I just hope everyone does take a moment to sit in quiet and consider the amazing awesomeness of what happens on Easter. Death was not the finality for Christ. He conquered death, too. And in rising, his earthly compatriots, both men and women, are stymied and don't recognize him until he speaks their name, or breaks the bread, or does some other "sign" that let's them see him. In my own mind, I imagine that the Christ that emerges from the grave does not look the same as the one who died on the cross. I imagine that the risen Christ may appear stronger, bigger, perhaps not as world-weary. I would think he would have to be as the final act of saying, "Nothing, absolutely nothing, no amount of hatred, and violence, and jealousy, and stupidity, can crush this life force!" Again, I am brought back to, "Wow!"
For me, in yet another odd twist in God's whacky outreach to me, I found myself listening carefully to the words of St. Paul's First Letter to the Corinthians:
Last of all, as to one untimely born, he appeared also to me. For I am the least of the apostles, unfit to be called an apostle, because I persecuted the church of God. But by the grace of God I am what I am, and his grace toward me has not been in vain. On the contrary, I worked harder than any of them--though it was not I, but the grace of God that is with me.--1Cor.15:8-10
This sounds like me.

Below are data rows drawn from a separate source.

`config.mk`:
```
export PLATFORM = sky130hd
export DESIGN_NAME = irq_prio_core
export DESIGN_NICKNAME = d
export VERILOG_FILES = /design/src/rtl/irq_prio_pkg.sv /design/src/rtl/vec_msb_find.sv /design/src/rtl/vec_bank.sv /design/src/rtl/prio_eval.sv /design/src/rtl/irq_prio_core.sv
export SDC_FILE = /design/constraint.sdc
export NUM_CORES = 2
export LEC_CHECK = 0
export BUFFER_PORTS_ARGS = -buffer_cell sky130_fd_sc_hd__buf_2
export CAP_MARGIN = 20
export CORE_MARGIN = 5
export CORE_UTILIZATION = 50
export CTS_CLUSTER_DIAMETER = 200
export DETAILED_ROUTE_END_ITERATION = 7
export GPL_TIMING_DRIVEN = 0
export PLACE_DENSITY_LB_ADDON = 0.3
export SLEW_MARGIN = 20
export SYNTH_ARGS = -nofsm -noshare
export SYNTH_HDL_FRONTEND = slang
export SYNTH_SLANG_ARGS = --single-unit
```
`constraint.sdc`:
```
create_clock -name clk -period 6.5 [get_ports clk]
set_clock_uncertainty 0.1 [all_clocks]
set_input_delay 1.625 -clock clk [delete_from_list [all_inputs] [get_ports clk]]
set_output_delay 1.625 -clock clk [all_outputs]
set_load 0.02 [all_outputs]
```
[config.mk]
export PLATFORM = sky130hd
export DESIGN_NAME = dram_grid
export DESIGN_NICKNAME = d
export VERILOG_FILES = /design/src/rtl/dram_grid_pkg.sv /design/src/rtl/dram_cell_array.sv /design/src/rtl/dram_row_buffer.sv /design/src/rtl/dram_refresh_ctrl.sv /design/src/rtl/dram_grid.sv
export SDC_FILE = /design/constraint.sdc
export NUM_CORES = 1
export LEC_CHECK = 0
export BUFFER_PORTS_ARGS = -buffer_cell sky130_fd_sc_hd__buf_4
export CAP_MARGIN = 25
export CORE_ASPECT_RATIO = 0.6
export CORE_MARGIN = 4
export CORE_UTILIZATION = 35
export CTS_CLUSTER_DIAMETER = 120
export CTS_CLUSTER_SIZE = 10
export DETAILED_ROUTE_END_ITERATION = 10
export PLACE_DENSITY = 0.52
export SYNTH_ARGS = -nofsm -noshare
export SYNTH_HDL_FRONTEND = slang
export SYNTH_HIERARCHICAL = 1
export SYNTH_SLANG_ARGS = --single-unit
[constraint.sdc]
create_clock -name clk -period 12.15 [get_ports clk]
set_input_delay 2.43 -clock clk [delete_from_list [all_inputs] [get_ports clk]]
set_output_delay 2.43 -clock clk [all_outputs]
set_load 0.01 [all_outputs]
[src/rtl/dram_grid_pkg.sv]
// Package: types shared by the DRAM grid model.
// Assumes: nothing beyond standard SystemVerilog.
package dram_grid_pkg;

    // Which source owns the single array write port in a cycle.
    typedef enum logic [1:0] {
        WP_IDLE    = 2'd0,
        WP_BACK    = 2'd1,
        WP_REFRESH = 2'd2
    } wport_sel_e;

endpackage
===== config.mk =====
export PLATFORM = sky130hd
export DESIGN_NAME = slow_sub_divider
export DESIGN_NICKNAME = d
export VERILOG_FILES = /design/src/rtl/sub_div_pkg.sv /design/src/rtl/sub_div_rst_sync.sv /design/src/rtl/sub_div_tick.sv /design/src/rtl/sub_div_datapath.sv /design/src/rtl/sub_div_ctrl.sv /design/src/rtl/slow_sub_divider.sv
export SDC_FILE = /design/constraint.sdc
export NUM_CORES = 1
export LEC_CHECK = 0
export BUFFER_PORTS_ARGS = -buffer_cell sky130_fd_sc_hd__buf_4
export CAP_MARGIN = 10
export CELL_PAD_IN_SITES_DETAIL_PLACEMENT = 0
export CELL_PAD_IN_SITES_GLOBAL_PLACEMENT = 1
export CORE_ASPECT_RATIO = 1.2
export CORE_MARGIN = 5
export CORE_UTILIZATION = 25
export CTS_BUF_LIST = sky130_fd_sc_hd__clkbuf_4 sky130_fd_sc_hd__clkbuf_8
export DETAILED_ROUTE_END_ITERATION = 10
export PLACE_DENSITY = 0.57
export SLEW_MARGIN = 20
export SYNTH_ARGS = -nofsm -noshare
export SYNTH_HDL_FRONTEND = slang
export SYNTH_SLANG_ARGS = --single-unit

===== constraint.sdc =====
create_clock -name clk -period 10.6 [get_ports clk]
set_input_delay 2.12 -clock clk [delete_from_list [all_inputs] [get_ports clk]]
set_output_delay 2.12 -clock clk [all_outputs]
set_load 0.01 [all_outputs]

I did not persecute the church of God in the same way that Paul did. I certainly never went around rounding up Christians so we could stone them to death. But I have stood outside the gate of the church in the past, and spit and cursed at it. And I have labeled all Christians homophobic hypocrites. In this way, I have attacked the Body of Christ. But like Paul, I had my own encounter with God that pulled me out of darkness and into the light in a way at a time that I never, ever expected it to happen. It wasn't anything I sought intentionally. In fact, I was resistant. But the day that I was told, in no uncertain terms, to "Show up!" was the day that I did what was the unthinkable in my mind: I started attending church again on a regular basis. And I discovered the liberation afforded through the grace of God and the redemptive power of Christ. Even for me, the queer Christian. Given the history of how the church has treated my kind (and, in some quarters, we're still rejected), coming home to God is no small thing!

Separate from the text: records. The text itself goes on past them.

**src/rtl/irq_board_pkg.sv**
```systemverilog
package irq_board_pkg;

    localparam int DATA_W  = 32;
    localparam int ADDR_W  = 8;
    localparam int NUM_IRQ = 16;

    localparam logic [DATA_W-1:0] IRQ_WR_MASK = 32'h000F_EEFF;

    localparam int SLOT_CTRL_W  = 5;
    localparam int SLOT_NCD_BIT = 5;
    localparam int SLOT_RDY_BIT = 10;
    localparam int SLOT0_IRQ    = 9;
    localparam int SLOT1_IRQ    = 13;
    localparam int NUM_SLOT     = 2;
    localparam int NUM_SCRATCH  = 3;

    localparam logic [ADDR_W-1:0] OFF_RAW    = 8'h00;
    localparam logic [ADDR_W-1:0] OFF_LED1   = 8'h10;
    localparam logic [ADDR_W-1:0] OFF_LED2   = 8'h14;
    localparam logic [ADDR_W-1:0] OFF_LEDCTL = 8'h40;
    localparam logic [ADDR_W-1:0] OFF_ENA    = 8'hC0;
    localparam logic [ADDR_W-1:0] OFF_PEND   = 8'hD0;
    localparam logic [ADDR_W-1:0] OFF_SLOT0  = 8'hE0;
    localparam logic [ADDR_W-1:0] OFF_SLOT1  = 8'hE4;

    typedef enum logic [3:0] {
        SEL_RAW,
        SEL_LED1,
        SEL_LED2,
        SEL_LEDCTL,
        SEL_ENA,
        SEL_PEND,
        SEL_SLOT0,
        SEL_SLOT1,
        SEL_NONE
    } reg_sel_e;

    function automatic reg_sel_e decode_addr(input logic [ADDR_W-1:0] a);
        case (a)
            OFF_RAW:    return SEL_RAW;
            OFF_LED1:   return SEL_LED1;
            OFF_LED2:   return SEL_LED2;
            OFF_LEDCTL: return SEL_LEDCTL;
            OFF_ENA:    return SEL_ENA;
            OFF_PEND:   return SEL_PEND;
            OFF_SLOT0:  return SEL_SLOT0;
            OFF_SLOT1:  return SEL_SLOT1;
            default:    return SEL_NONE;
        endcase
    endfunction

endpackage

```
**src/rtl/irq_pend_unit.sv**
```systemverilog
module irq_pend_unit #(
    parameter int                NUM_IRQ = 16,
    parameter int                DATA_W  = 32,
    parameter logic [DATA_W-1:0] WR_MASK = 32'h000F_EEFF
) (
    input  logic               clk,
    input  logic               rst_n,
    input  logic [NUM_IRQ-1:0] irq_in,
    input  logic               en_wr,
    input  logic               pend_wr,
    input  logic [DATA_W-1:0]  wdata,
    output logic [DATA_W-1:0]  en_q,
    output logic [DATA_W-1:0]  pend_q,
    output logic [NUM_IRQ-1:0] raw_q,
    output logic               irq_out
);

    localparam int PAD_W = DATA_W - NUM_IRQ;

    logic [DATA_W-1:0] lvl_ext;
    logic [DATA_W-1:0] en_d;
    logic [DATA_W-1:0] pend_d;

    assign lvl_ext = {{PAD_W{1'b0}}, irq_in};

    always_comb begin
        en_d   = en_wr ? (wdata & WR_MASK) : en_q;
        pend_d = pend_wr ? (wdata & WR_MASK) : (pend_q | (lvl_ext & en_q));
    end

    always_ff @(posedge clk or negedge rst_n) begin
        if (!rst_n) begin
            en_q    <= '0;
            pend_q  <= '0;
            raw_q   <= '0;
            irq_out <= 1'b0;
        end else begin
            en_q    <= en_d;
            pend_q  <= pend_d;
            raw_q   <= irq_in;
            irq_out <= |(pend_d & en_d);
        end
    end

endmodule

```
**src/rtl/card_slot_reg.sv**
```systemverilog
module card_slot_reg #(
    parameter int DATA_W  = 32,
    parameter int CTRL_W  = 5,
    parameter int NCD_BIT = 5,
    parameter int RDY_BIT = 10
) (
    input  logic              clk,
    input  logic              rst_n,
    input  logic              det_in,
    input  logic              wr,
    input  logic [CTRL_W-1:0] ctrl_in,
    output logic [DATA_W-1:0] val
);

    logic [CTRL_W-1:0] ctrl_q;
    logic              ncd_q;

    always_ff @(posedge clk or negedge rst_n) begin
        if (!rst_n) begin
            ctrl_q <= '0;
            ncd_q  <= 1'b1;
        end else begin
            ncd_q <= ~det_in;
            if (wr) begin
                ctrl_q <= ctrl_in;
            end
        end
    end

    always_comb begin
        val                 = '0;
        val[CTRL_W-1:0]     = ctrl_q;
        val[NCD_BIT]        = ncd_q;
        val[RDY_BIT]        = 1'b1;
    end

endmodule

```
**src/rtl/scratch_reg.sv**
```systemverilog
module scratch_reg #(
    parameter int DATA_W = 32
) (
    input  logic              clk,
    input  logic              rst_n,
    input  logic              wr,
    input  logic [DATA_W-1:0] wdata,
    output logic [DATA_W-1:0] val
);

    always_ff @(posedge clk or negedge rst_n) begin
        if (!rst_n) begin
            val <= '0;
        end else if (wr) begin
            val <= wdata;
        end
    end

endmodule

```
**src/rtl/irq_board_ctrl.sv**
```systemverilog
module irq_board_ctrl
    import irq_board_pkg::*;
#(
    parameter int NUM_IRQ = irq_board_pkg::NUM_IRQ,
    parameter int DATA_W  = irq_board_pkg::DATA_W,
    parameter int ADDR_W  = irq_board_pkg::ADDR_W
) (
    input  logic               clk,
    input  logic               rst_n,
    input  logic [NUM_IRQ-1:0] irq_in,
    input  logic               req_valid,
    input  logic               req_write,
    input  logic [ADDR_W-1:0]  req_addr,
    input  logic [DATA_W-1:0]  req_wdata,
    output logic [DATA_W-1:0]  rsp_rdata,
    output logic               irq_out,
    output logic               err_pulse
);

    localparam int PAD_W = DATA_W - NUM_IRQ;

    reg_sel_e          sel;
    logic              wr_en;
    logic [DATA_W-1:0] en_w;
    logic [DATA_W-1:0] pend_w;
    logic [NUM_IRQ-1:0] raw_w;
    logic [DATA_W-1:0] slot_w    [NUM_SLOT];
    logic [DATA_W-1:0] scratch_w [NUM_SCRATCH];

    assign sel   = decode_addr(req_addr);
    assign wr_en = req_valid & req_write;

    irq_pend_unit #(
        .NUM_IRQ (NUM_IRQ),
        .DATA_W  (DATA_W),
        .WR_MASK (IRQ_WR_MASK)
    ) u_pend (
        .clk     (clk),
        .rst_n   (rst_n),
        .irq_in  (irq_in),
        .en_wr   (wr_en && (sel == SEL_ENA)),
        .pend_wr (wr_en && (sel == SEL_PEND)),
        .wdata   (req_wdata),
        .en_q    (en_w),
        .pend_q  (pend_w),
        .raw_q   (raw_w),
        .irq_out (irq_out)
    );

    for (genvar g = 0; g < NUM_SLOT; g++) begin : g_slot
        localparam int       DET_IDX = (g == 0) ? SLOT0_IRQ : SLOT1_IRQ;
        localparam reg_sel_e MY_SEL  = (g == 0) ? SEL_SLOT0 : SEL_SLOT1;
        card_slot_reg #(
            .DATA_W  (DATA_W),
            .CTRL_W  (SLOT_CTRL_W),
            .NCD_BIT (SLOT_NCD_BIT),
            .RDY_BIT (SLOT_RDY_BIT)
        ) u_slot (
            .clk     (clk),
            .rst_n   (rst_n),
            .det_in  (irq_in[DET_IDX]),
            .wr      (wr_en && (sel == MY_SEL)),
            .ctrl_in (req_wdata[SLOT_CTRL_W-1:0]),
            .val     (slot_w[g])
        );
    end

    for (genvar g = 0; g < NUM_SCRATCH; g++) begin : g_scratch
        localparam reg_sel_e MY_SEL = (g == 0) ? SEL_LED1 :
                                      (g == 1) ? SEL_LED2 : SEL_LEDCTL;
        scratch_reg #(
            .DATA_W (DATA_W)
        ) u_scr (
            .clk   (clk),
            .rst_n (rst_n),
            .wr    (wr_en && (sel == MY_SEL)),
            .wdata (req_wdata),
            .val   (scratch_w[g])
        );
    end

    always_comb begin
        unique case (sel)
            SEL_RAW:    rsp_rdata = {{PAD_W{1'b0}}, raw_w};
            SEL_LED1:   rsp_rdata = scratch_w[0];
            SEL_LED2:   rsp_rdata = scratch_w[1];
            SEL_LEDCTL: rsp_rdata = scratch_w[2];
            SEL_ENA:    rsp_rdata = en_w;
            SEL_PEND:   rsp_rdata = pend_w;
            SEL_SLOT0:  rsp_rdata = slot_w[0];
            SEL_SLOT1:  rsp_rdata = slot_w[1];
            default:    rsp_rdata = '0;
        endcase
    end

    always_ff @(posedge clk or negedge rst_n) begin
        if (!rst_n) begin
            err_pulse <= 1'b0;
        end else begin
            err_pulse <= req_valid && (sel == SEL_NONE);
        end
    end

endmodule

```
**config.mk**
```make
export PLATFORM = sky130hd
export DESIGN_NAME = irq_board_ctrl
export DESIGN_NICKNAME = d
export VERILOG_FILES = /design/src/rtl/irq_board_pkg.sv /design/src/rtl/irq_pend_unit.sv /design/src/rtl/card_slot_reg.sv /design/src/rtl/scratch_reg.sv /design/src/rtl/irq_board_ctrl.sv
export SDC_FILE = /design/constraint.sdc
export NUM_CORES = 1
export LEC_CHECK = 0
export BUFFER_PORTS_ARGS = -buffer_cell sky130_fd_sc_hd__buf_4
export CAP_MARGIN = 20
export CORE_ASPECT_RATIO = 0.5
export CORE_MARGIN = 2
export CORE_UTILIZATION = 40
export DETAILED_ROUTE_END_ITERATION = 12
export PLACE_DENSITY = 0.66
export SKIP_LAST_GASP = 1
export SYNTH_ARGS = -nofsm -noshare
export SYNTH_HDL_FRONTEND = slang
export SYNTH_SLANG_ARGS = --single-unit
```
**constraint.sdc**
```tcl
create_clock -name clk -period 2.7 [get_ports clk]
set_clock_uncertainty 0.2 [all_clocks]
set_input_delay 0.27 -clock clk [delete_from_list [all_inputs] [get_ports clk]]
set_output_delay 0.27 -clock clk [all_outputs]
set_load 0.02 [all_outputs]
```
Yosys cells after proc, flatten, opt, wreduce, memory -nomap -nowiden --
Index checks and enable logic that the tools add are counted.
Cells by class: equality and inequality tests 15, reduce and logical (&&, ||, !) cells 11, bitwise logic cells 6, muxes and demuxes 4
Operators by type and width (count):
- case mux 32 bit (8 select lines) | 1
- 2-to-1 mux 32 bit | 2
- AND 16 x 32 -> 32 bit | 1
- AND 32 bit | 1
- == test 8 bit (second input constant) | 4
- OR 32 bit | 1
- case mux 4 bit (8 select lines) | 1
- OR reduction 32 bit | 1
- == test 4 x 3 -> 1 bit (second input constant) | 4
- == test 8 x 5 -> 1 bit (second input constant) | 2
- == test 4 x 2 -> 1 bit (second input constant) | 2
- == test 8 x 7 -> 1 bit (second input constant) | 1
- logical AND 1 bit | 8
- zero test 8 bit | 1
- == test 4 x 1 -> 1 bit (second input constant) | 1
- == test 4 bit (second input constant) | 1
- zero test 4 bit | 1
- NOT 1 bit | 2
- AND 1 bit | 1
Word-level totals: output and inout bits 34, register bits 190, input port bits 60, logic and storage cells 48

Longest topological paths before layout --
depth after elaboration 7, depth in mapped cells 9, depth with buffers taken out 6

By module --
From an unflattened synthesis, not the netlist that was laid out.
Unflattened totals: cell total of the unflattened synthesis 817, area total of the unflattened synthesis 10025.9 um^2
By module, submodules not included:
- scratch_reg | area an instance 1345.0 um^2, times used 3, sequential area each 800.8 um^2, cells each 68
- irq_pend_unit | area an instance 3103.0 um^2, times used 1, sequential area each 2026.9 um^2, cells each 248
- irq_board_ctrl | area an instance 2044.5 um^2, times used 1, sequential area each 25.0 um^2, cells each 283
- card_slot_reg | area an instance 421.7 um^2, times used 2, sequential area each 151.4 um^2, cells each 41

Worst setup path before layout --
No wires, ideal clock.
path kind input -> output, start input port req_addr[3], end output port rsp_rdata[10], stages on the path 6, data arrival time 2.064 ns, path buffers 1, path slack 0.166 ns, required time 2.230 ns, cell sequence or3_1 > or3_1 > nor4b_4 > clkbuf_1 > a221oi_1 > nand3_1
Between the ends: cells in the longest elaborated chain, start to end 4, elaborated cells between the ends (all ways) 18, those cells by class eq/ne (14); mux (2); reduce/logical (2)
RTL lines:
- from (decl) | line irq_board_ctrl.sv:13 | input logic [ADDR_W-1:0] req_addr,
- == test 8 bit (tied with other cells) | line irq_board_pkg.sv:39 | case (a)
- case mux 4 bit (8 select lines) (*) | line irq_board_pkg.sv:39
- == test 4 x 3 -> 1 bit (tied with other cells) | line irq_board_ctrl.sv:83 | unique case (sel)
- case mux 32 bit (8 select lines) (*) | line irq_board_ctrl.sv:83
- to (decl) | line irq_board_ctrl.sv:15 | output logic [DATA_W-1:0] rsp_rdata,
Mark *: on every way between the ends. The rest lies on a longest branch, timed or not.

Worst setup path after layout --
start input port req_valid, end register u_pend.irq_out
Between the ends: cells in the longest elaborated chain, start to end 5, elaborated cells between the ends (all ways) 7, those cells by class mux (2); bitwise (2); reduce/logical (3)
RTL lines:
- from (decl) | line irq_board_ctrl.sv:11 | input logic req_valid,
- AND 1 bit (*) | line irq_board_ctrl.sv:31 | assign wr_en = req_valid & req_write;
- logical AND 1 bit (on tied branches) | line irq_board_ctrl.sv:42, irq_board_ctrl.sv:41
- 2-to-1 mux 32 bit (on tied branches) | line irq_pend_unit.sv:28, irq_pend_unit.sv:27
- AND 32 bit (*) | line irq_pend_unit.sv:41 | irq_out <= |(pend_d & en_d);
- OR reduction 32 bit (*) | line irq_pend_unit.sv:41
- to (signal assigned) | line irq_pend_unit.sv:41
- to (decl) | line irq_pend_unit.sv:15 | output logic irq_out
Marked as above. A chain may end at the register's enable or synchronous reset.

This Easter has not felt as exhilarating as others in the past. But it feels incredibly solid in my conviction that Christ counts me as one of the beloved. The fact that I have not deserted Him in the face of opposition , marginalization, and human rejection is truly amazing grace. He is risen... not just in the re-telling of the story but in the hearts and minds of many who others would toss aside. Alleluia! Alleluia! Alleluia!